Crowds gathered to celebrate in Iran as the Islamic regime launched ballistic missiles toward Israel, destroying the period of relative calm since the pause in hostilities in April, according to footage released by the Islamic regime.

Celebrations were seemingly held in Tehran and Kermanshah, where crowds were recorded waving the regime’s flag alongside the flag of Hezbollah, a Lebanon-based arm of the IRGC.

The Islamic regime attacked Israel late on Sunday night and early on Monday morning, claiming the missile barrage was retaliation for Israeli strikes in Lebanon. Israel began targeting Hezbollah positions after the group violated an existing ceasefire by launching attacks in response to the assassination of Ayatollah Ali Khamenei.

The Iranian state-linked news site Tabnak shared videos of individuals driving through the streets, honking their horns in celebration and screaming “Allahu Akhbar” (God is most great).

In a video published by NBC News, one civilian claimed that the celebrations were to show a sense of “pride” that Iran’s missile capabilities “still exist” despite months of war with both Israel and Washington, and that “the ability to make decisions still resides within our officials.”
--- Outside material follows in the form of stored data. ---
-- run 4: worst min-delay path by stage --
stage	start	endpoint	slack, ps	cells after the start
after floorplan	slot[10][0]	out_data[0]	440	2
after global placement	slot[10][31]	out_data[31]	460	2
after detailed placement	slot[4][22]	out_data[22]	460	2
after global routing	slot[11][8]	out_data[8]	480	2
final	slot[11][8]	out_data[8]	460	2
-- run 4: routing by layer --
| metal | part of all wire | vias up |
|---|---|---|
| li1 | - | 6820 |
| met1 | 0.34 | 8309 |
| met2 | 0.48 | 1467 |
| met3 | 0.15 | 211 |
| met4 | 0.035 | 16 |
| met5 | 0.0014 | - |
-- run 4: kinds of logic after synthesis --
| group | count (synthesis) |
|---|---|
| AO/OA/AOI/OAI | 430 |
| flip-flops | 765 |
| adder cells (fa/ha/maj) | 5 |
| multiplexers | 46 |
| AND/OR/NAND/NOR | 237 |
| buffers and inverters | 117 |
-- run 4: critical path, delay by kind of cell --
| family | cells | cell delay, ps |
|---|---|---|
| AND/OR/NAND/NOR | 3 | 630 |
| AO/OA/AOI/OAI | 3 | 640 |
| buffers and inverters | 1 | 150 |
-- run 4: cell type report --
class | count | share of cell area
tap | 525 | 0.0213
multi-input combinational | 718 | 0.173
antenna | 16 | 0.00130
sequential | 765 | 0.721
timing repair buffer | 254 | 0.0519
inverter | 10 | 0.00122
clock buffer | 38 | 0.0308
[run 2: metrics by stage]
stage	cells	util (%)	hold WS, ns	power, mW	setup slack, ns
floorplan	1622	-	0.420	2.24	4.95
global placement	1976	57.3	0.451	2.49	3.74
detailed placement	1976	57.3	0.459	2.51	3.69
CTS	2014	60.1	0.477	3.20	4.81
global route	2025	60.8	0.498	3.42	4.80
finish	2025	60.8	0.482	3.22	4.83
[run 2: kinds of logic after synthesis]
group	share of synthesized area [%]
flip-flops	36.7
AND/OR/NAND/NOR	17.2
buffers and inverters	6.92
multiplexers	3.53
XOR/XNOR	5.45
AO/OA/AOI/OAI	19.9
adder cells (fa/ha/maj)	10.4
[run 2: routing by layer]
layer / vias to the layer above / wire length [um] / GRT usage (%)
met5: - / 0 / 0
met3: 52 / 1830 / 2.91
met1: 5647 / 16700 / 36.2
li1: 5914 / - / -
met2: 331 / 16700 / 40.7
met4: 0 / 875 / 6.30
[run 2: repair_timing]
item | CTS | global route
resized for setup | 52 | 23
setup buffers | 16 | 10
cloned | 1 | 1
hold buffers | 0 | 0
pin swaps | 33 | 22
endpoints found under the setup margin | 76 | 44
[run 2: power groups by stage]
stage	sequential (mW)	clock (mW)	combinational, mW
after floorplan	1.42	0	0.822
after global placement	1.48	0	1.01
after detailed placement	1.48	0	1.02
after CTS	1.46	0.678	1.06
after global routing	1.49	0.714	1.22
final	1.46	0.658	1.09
Context: an optimization exercise on an open-source flow, tuned for small area and a short achievable clock period. The choices shown serve that exercise and are no tape-out recipe.
At most, simulation tests tie the RTL to the original design; equivalence was not proved.
The flow treats the clock pin as an ideal source. Dropping or thinning the clock tree relies on that and would not hold on a real chip.
Power figures rest on the tool's default switching activity, not on a simulated workload.

==> flow/design.v <==
module sobel_filter #(
    parameter int IMG_WIDTH  = 128,
    parameter int IMG_HEIGHT = 128
) (
    input  logic       clk,
    input  logic       rst,
    input  logic [7:0] pixel_data,
    output logic [7:0] edge_pixel,
    output logic       edge_valid
);
    localparam int W    = IMG_WIDTH;
    localparam int FULL = 2 * IMG_WIDTH + 2;
    localparam int CW   = $clog2(FULL + 1);
    localparam int L    = 2 * W - 1;
    generate
        if (IMG_WIDTH < 8 || IMG_WIDTH > 1024 || IMG_HEIGHT < 1) begin : g_bad_param
            $error("sobel_filter: IMG_WIDTH must be 8..1024 and IMG_HEIGHT positive");
        end
    endgenerate
    logic [7:0] sr [L];
    always_ff @(posedge clk) begin
        sr[0] <= pixel_data;
        for (int k = 1; k < L; k++) sr[k] <= sr[k-1];
    end
    logic [7:0] m2_q, m0_q, t0_q, t1_q, t2_q;   
    assign m2_q = sr[W - 4];
    assign m0_q = sr[W - 2];
    assign t2_q = sr[2*W - 4];
    assign t1_q = sr[2*W - 3];
    assign t0_q = sr[2*W - 2];
    logic signed [9:0] q1_a;    
    logic        [8:0] q1_b;    
    logic        [8:0] q1_c;    
    logic signed [9:0] q1_e;    
    always_ff @(posedge clk) begin
        q1_a <= $signed({2'b00, m0_q}) - $signed({2'b00, m2_q});
        q1_b <= q1_c;    
        q1_c <= {1'b0, t1_q} + {1'b0, t2_q};
        q1_e <= $signed({2'b00, t0_q}) - $signed({2'b00, t2_q});
    end
    logic        [9:0]  q2_tsum;   
    logic signed [10:0] q2_y;      
    logic signed [10:0] q2_r;      
    logic signed [10:0] q2_qn;     
    always_ff @(posedge clk) begin
        q2_tsum <= {1'b0, q1_b} + {1'b0, q1_c};
        q2_y    <= 11'(q1_e) + (11'(q1_a) <<< 1);
        q2_r    <= $signed({2'b00, q1_c}) - 11'(q1_a);
        q2_qn   <= 11'(q1_a) + $signed({2'b00, q1_b});
    end
    logic [7:0] b0;
    assign b0 = sr[0];
    logic signed [10:0] p_x0;    
    logic signed [11:0] p_y;     
    logic signed [10:0] p_r;     
    logic signed [10:0] p_c1;    
    always_ff @(posedge clk) begin
        p_x0 <= $signed({1'b0, q2_tsum}) - $signed({3'b000, b0});
        p_y  <= 12'(q2_y) + $signed({4'b0000, b0});
        p_r  <= q2_r - $signed({3'b000, b0});
        if (q2_qn < -11'sd129)     p_c1 <= -11'sd1;
        else if (q2_qn > 11'sd639) p_c1 <= 11'sd767;
        else                       p_c1 <= q2_qn + 11'sd128;
    end
    logic [7:0] b1;
    assign b1 = sr[0];
    logic signed [10:0] t_khi;           
    logic signed [11:0] t_k1;            
    logic        [8:0]  t_k2;            
    logic signed [10:0] t_d;             
    logic        [6:0]  t_nd;            
    always_ff @(posedge clk) begin
        t_khi   <= p_c1 - $signed({3'b000, b1});
        t_k1    <= 12'(p_x0) - $signed({3'b000, b1, 1'b0});
        if (p_y < 12'sd0)        t_k2 <= 9'd0;
        else if (p_y > 12'sd256) t_k2 <= 9'd256;
        else                     t_k2 <= p_y[8:0];
        t_d     <= p_r - $signed({3'b000, b1});
        t_nd    <= b1[6:0] - p_r[6:0];
    end
    logic [6:0] i_sp, i_sn, t_vpos, t_vneg;
    always_ff @(posedge clk) begin
        i_sp   <= pixel_data[6:0] - q2_qn[6:0];           
        i_sn   <= 7'd1 + q2_qn[6:0] - pixel_data[6:0];    
        t_vpos <= pixel_data[6:0] + i_sp;                 
        t_vneg <= ~pixel_data[6:0] + i_sn;                
    end
    logic [CW-1:0] pix_cnt;
    logic          win_full;
    always_ff @(posedge clk or negedge rst) begin
        if (!rst) begin
            pix_cnt  <= '0;
            win_full <= 1'b0;
        end else begin
            if (pix_cnt != CW'(FULL)) begin
                pix_cnt <= pix_cnt + 1'b1;
            end
            win_full <= (pix_cnt == CW'(FULL));
        end
    end
    logic [7:0] p;
    assign p = sr[0];
    function automatic logic ge10(input logic [7:0] v, input logic signed [10:0] k);
        ge10 = k[10] || (k[9:8] == 2'b00 && v >= k[7:0]);
    endfunction
    function automatic logic ge11(input logic [7:0] v, input logic signed [11:0] k);
        ge11 = k[11] || (k[10:8] == 3'b000 && v >= k[7:0]);
    endfunction
    logic       sat, ge1, ge2, big, dflag;
    logic [6:0] m7, dl;
    always_comb begin
        dflag = (!t_d[10] && t_d[9:7] != 3'b000)
             || (t_d[10] && (t_d[9:7] != 3'b111 || t_d[6:0] == 7'd0));
        dl    = t_d[10] ? t_nd : t_d[6:0];                   
        sat  = dflag || ge10(p, t_khi) || (t_khi[10:9] == 2'b01)
            || (t_khi[10:8] == 3'b001 && t_khi[7:0] >= p);
        ge1  = ge11(p, t_k1);
        ge2  = ({1'b0, p} >= t_k2);
        big  = (ge1 == ge2);
        m7   = big ? (ge1 ? t_vpos : t_vneg) : dl;
    end
    always_ff @(posedge clk or negedge rst) begin
        if (!rst) begin
            edge_pixel <= '0;
            edge_valid <= 1'b0;
        end else begin
            edge_valid <= win_full;
            edge_pixel <= win_full ? (sat ? 8'hFF : {m7, 1'b0}) : 8'h00;
        end
    end
endmodule
Background: an optimization exercise with open tools, aiming at small area, a short achievable clock period and few clock cycles per item. Do not read the settings as production practice. At most, simulation tests tie the RTL to the original design; equivalence was not proved. Power figures rest on the tool's default switching activity, not on a simulated workload.

## main
## delimiter_text_splitter_core
module delimiter_text_splitter_core (
    input  logic        aclk,
    input  logic        aresetn,
    input  logic        cfg_we,
    input  logic [2:0]  cfg_addr,
    input  logic [31:0] cfg_wdata,
    input  logic        s_tvalid,
    output logic        s_tready,
    input  logic [7:0]  s_tdata,    
    input  logic        s_tlast,
    output logic        m_tvalid,
    input  logic        m_tready,
    output logic [47:0] m_tdata,    
    output logic [3:0]  m_tuser,    
    output logic        m_tlast
);
    logic [127:0] cfg_bytes;
    logic [11:0]  cfg_lens;
    logic [2:0]   cfg_count;
    logic [11:0]  leff;
    logic [5:0]   cfg_en;
    logic [31:0]  cfg_d0, cfg_d1, cfg_d2, cfg_d3;
    logic [11:0]  cfg_d4;
    logic [2:0]   cfg_d5;
    always_comb begin
        for (int k = 0; k < 6; k++) begin
            cfg_en[k] = !aresetn || (cfg_we && cfg_addr == 3'(k));
        end
        cfg_d0 = aresetn ? cfg_wdata : 32'h0000_0A0A;
        cfg_d1 = aresetn ? cfg_wdata : 32'h0000_000A;
        cfg_d2 = aresetn ? cfg_wdata : 32'h0000_0009;
        cfg_d3 = aresetn ? cfg_wdata : 32'h0000_202E;
  ...
Size in the first run: ~1200 cells after synthesis, ~290 flip-flops, ~100 I/O pins, roughly 14000 um^2 of cells after synthesis.
Settings: LEC_CHECK=0, CAP_MARGIN=20, CORE_MARGIN=2, CORE_UTILIZATION=50, CTS_CLUSTER_DIAMETER=80, CTS_CLUSTER_SIZE=24, SLEW_MARGIN=20; clock period 16.0 ns.
standard.sh (not shown) runs the stock make flow with config.mk's settings and CLKGATE_MAP_FILE= SYNTH_SCRIPT=/design/flow/synth_recipe.tcl, a recipe that flattens the netlist after the stock synthesis.
==> flow/flow/run.sh <==
#!/bin/bash
# The standard layout with buf_2 port buffers, and timing repair aimed at a
# setup slack well above zero so that the layout's paths get sized for speed.
set -euo pipefail
bash standard.sh BUFFER_PORTS_ARGS="-buffer_cell sky130_fd_sc_hd__buf_2" SETUP_SLACK_MARGIN=11.9 TNS_END_PERCENT=100 finish > standard_flow.log 2>&1
main: no failed stages, no open violations at the end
While the regime has painted a picture of support for the attacks on Israel, the war so far has devastated Iran’s already struggling economy and caused significant upheaval to civilian life, and experts have told The Jerusalem Post that such videos cannot be taken as a sign of support for the regime.

“These scenes need to be understood carefully before being read politically. What Iranian state television is broadcasting as a ‘national celebration’ is, in practice, a managed rally of core regime loyalists from the Basij networks, the hardline faithful, the people for whom the Islamic Republic’s survival is a personal stake,” Roger Macmillan, a security analyst and expert on the Islamic Republic, commented. “It is not a representative sample of Iranian public opinion, and it would be a serious analytical error to treat it as one.”
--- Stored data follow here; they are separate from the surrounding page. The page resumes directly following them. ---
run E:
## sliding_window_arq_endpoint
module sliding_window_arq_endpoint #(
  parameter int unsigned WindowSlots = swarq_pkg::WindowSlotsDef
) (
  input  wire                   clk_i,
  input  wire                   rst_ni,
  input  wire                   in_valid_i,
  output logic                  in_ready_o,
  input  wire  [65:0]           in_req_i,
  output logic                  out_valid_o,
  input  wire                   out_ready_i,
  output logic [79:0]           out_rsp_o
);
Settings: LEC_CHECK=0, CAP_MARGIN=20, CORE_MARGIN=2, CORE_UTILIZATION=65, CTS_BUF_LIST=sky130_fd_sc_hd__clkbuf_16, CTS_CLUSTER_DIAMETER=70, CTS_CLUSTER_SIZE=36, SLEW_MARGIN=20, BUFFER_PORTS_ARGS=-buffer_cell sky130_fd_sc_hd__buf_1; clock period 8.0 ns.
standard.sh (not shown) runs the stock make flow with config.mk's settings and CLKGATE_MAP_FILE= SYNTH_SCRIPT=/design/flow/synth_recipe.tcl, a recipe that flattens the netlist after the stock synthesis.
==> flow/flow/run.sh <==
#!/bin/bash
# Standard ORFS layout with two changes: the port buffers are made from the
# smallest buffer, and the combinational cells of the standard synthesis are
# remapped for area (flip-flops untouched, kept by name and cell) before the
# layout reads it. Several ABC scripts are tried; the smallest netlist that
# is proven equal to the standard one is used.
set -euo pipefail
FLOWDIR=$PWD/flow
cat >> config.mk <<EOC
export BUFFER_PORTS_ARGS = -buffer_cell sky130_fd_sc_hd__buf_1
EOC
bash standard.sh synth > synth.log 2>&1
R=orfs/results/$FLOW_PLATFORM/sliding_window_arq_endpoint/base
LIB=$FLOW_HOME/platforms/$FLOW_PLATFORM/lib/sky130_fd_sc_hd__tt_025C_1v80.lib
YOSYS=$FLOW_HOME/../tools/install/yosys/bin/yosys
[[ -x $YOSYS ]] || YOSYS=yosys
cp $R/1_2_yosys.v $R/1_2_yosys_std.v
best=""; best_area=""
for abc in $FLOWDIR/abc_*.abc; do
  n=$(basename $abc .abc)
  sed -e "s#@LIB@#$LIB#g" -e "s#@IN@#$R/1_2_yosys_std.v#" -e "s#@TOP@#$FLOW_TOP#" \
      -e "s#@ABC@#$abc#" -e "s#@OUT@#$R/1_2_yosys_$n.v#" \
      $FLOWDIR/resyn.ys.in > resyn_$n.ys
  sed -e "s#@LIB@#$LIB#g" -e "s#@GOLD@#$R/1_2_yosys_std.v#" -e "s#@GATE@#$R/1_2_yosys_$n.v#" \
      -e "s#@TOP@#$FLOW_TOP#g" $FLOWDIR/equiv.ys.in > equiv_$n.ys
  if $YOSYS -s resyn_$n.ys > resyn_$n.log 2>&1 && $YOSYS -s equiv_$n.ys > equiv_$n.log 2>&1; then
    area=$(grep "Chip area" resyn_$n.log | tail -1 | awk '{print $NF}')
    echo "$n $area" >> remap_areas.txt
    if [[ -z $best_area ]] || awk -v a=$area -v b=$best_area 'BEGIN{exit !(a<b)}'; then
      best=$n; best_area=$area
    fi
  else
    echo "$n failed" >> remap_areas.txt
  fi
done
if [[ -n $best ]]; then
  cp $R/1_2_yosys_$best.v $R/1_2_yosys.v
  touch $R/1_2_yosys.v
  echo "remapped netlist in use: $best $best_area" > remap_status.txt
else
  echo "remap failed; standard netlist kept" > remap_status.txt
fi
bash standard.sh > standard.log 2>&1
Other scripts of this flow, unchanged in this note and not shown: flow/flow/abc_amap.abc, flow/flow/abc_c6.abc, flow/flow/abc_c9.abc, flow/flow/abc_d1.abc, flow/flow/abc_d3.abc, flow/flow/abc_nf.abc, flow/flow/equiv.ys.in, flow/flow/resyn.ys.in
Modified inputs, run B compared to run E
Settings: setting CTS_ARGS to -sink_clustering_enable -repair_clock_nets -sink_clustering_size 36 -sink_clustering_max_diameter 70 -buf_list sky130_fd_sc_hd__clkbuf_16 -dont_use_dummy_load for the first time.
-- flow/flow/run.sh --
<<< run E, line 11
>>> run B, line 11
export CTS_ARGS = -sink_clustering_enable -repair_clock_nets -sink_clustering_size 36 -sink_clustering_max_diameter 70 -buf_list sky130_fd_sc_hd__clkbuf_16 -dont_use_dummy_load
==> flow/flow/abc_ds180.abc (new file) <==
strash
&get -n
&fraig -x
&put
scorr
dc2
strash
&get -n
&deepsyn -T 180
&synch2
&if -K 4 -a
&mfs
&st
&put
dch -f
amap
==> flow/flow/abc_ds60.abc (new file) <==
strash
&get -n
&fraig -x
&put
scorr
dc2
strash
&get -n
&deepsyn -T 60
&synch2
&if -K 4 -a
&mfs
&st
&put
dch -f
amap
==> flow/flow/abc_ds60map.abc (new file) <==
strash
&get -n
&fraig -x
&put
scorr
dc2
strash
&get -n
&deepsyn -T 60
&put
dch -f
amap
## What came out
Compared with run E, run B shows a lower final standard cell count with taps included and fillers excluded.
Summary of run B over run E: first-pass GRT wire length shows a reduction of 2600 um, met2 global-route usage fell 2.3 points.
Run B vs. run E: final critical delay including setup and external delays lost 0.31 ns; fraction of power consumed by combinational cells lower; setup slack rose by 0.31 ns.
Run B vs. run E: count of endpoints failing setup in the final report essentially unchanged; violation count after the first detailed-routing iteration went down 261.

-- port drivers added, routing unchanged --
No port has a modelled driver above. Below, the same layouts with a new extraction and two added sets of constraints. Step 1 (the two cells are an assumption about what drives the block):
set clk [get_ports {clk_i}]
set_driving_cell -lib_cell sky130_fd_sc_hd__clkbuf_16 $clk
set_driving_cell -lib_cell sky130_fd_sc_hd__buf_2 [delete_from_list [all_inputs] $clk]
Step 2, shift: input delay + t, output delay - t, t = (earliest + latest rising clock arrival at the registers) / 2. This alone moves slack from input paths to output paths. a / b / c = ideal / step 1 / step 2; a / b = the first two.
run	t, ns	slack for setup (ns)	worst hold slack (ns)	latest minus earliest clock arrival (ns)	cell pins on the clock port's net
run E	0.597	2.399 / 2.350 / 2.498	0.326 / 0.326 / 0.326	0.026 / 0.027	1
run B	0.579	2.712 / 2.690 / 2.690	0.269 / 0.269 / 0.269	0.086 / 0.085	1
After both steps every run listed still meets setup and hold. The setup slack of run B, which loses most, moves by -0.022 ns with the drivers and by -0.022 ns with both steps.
Addressing support for the Islamic regime amid the current economic crisis, Macmillan explained, “The Iranian population has lived through years of economic devastation, brutal suppression of dissent, and a war that has cost them enormously. The regime knows its domestic legitimacy is fragile. These rallies serve a function, as they are little more than heavily choreographed signals of cohesion at a moment of military escalation, not spontaneous expressions of popular sentiment.”
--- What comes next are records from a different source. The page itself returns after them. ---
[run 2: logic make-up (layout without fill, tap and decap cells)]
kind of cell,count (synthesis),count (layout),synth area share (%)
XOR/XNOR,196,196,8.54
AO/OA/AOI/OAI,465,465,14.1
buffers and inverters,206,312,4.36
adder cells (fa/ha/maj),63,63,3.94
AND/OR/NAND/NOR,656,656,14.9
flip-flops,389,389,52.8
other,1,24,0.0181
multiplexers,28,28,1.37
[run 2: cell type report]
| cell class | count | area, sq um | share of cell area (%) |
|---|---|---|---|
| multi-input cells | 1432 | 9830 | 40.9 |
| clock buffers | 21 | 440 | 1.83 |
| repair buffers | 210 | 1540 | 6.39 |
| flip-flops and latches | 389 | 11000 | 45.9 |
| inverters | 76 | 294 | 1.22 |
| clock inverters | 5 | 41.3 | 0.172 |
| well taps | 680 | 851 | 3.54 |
A deadly intersection of soaring prices, protests, and inflation

Arman Khaleghi, head of Iran’s Chamber of Commerce, Industries and Mines, told Qatar’s Al Jazeera over the weekend that the US’s naval blockade of Tehran’s own blockade had been one of five factors that led to Iran’s inflation levels reaching the highest seen since the Second World War.

“We are facing a deadly intersection between the elimination of the preferential currency [the subsidized exchange rate for providing basic goods], which caused food prices to soar; the protests the country witnessed at the beginning of this year, which disrupted the market system and compromised the country’s security; followed by the [US-Israeli] ‘Ramadan War,’ which is not devoid of devastating inflationary effects,” Khaleghi said.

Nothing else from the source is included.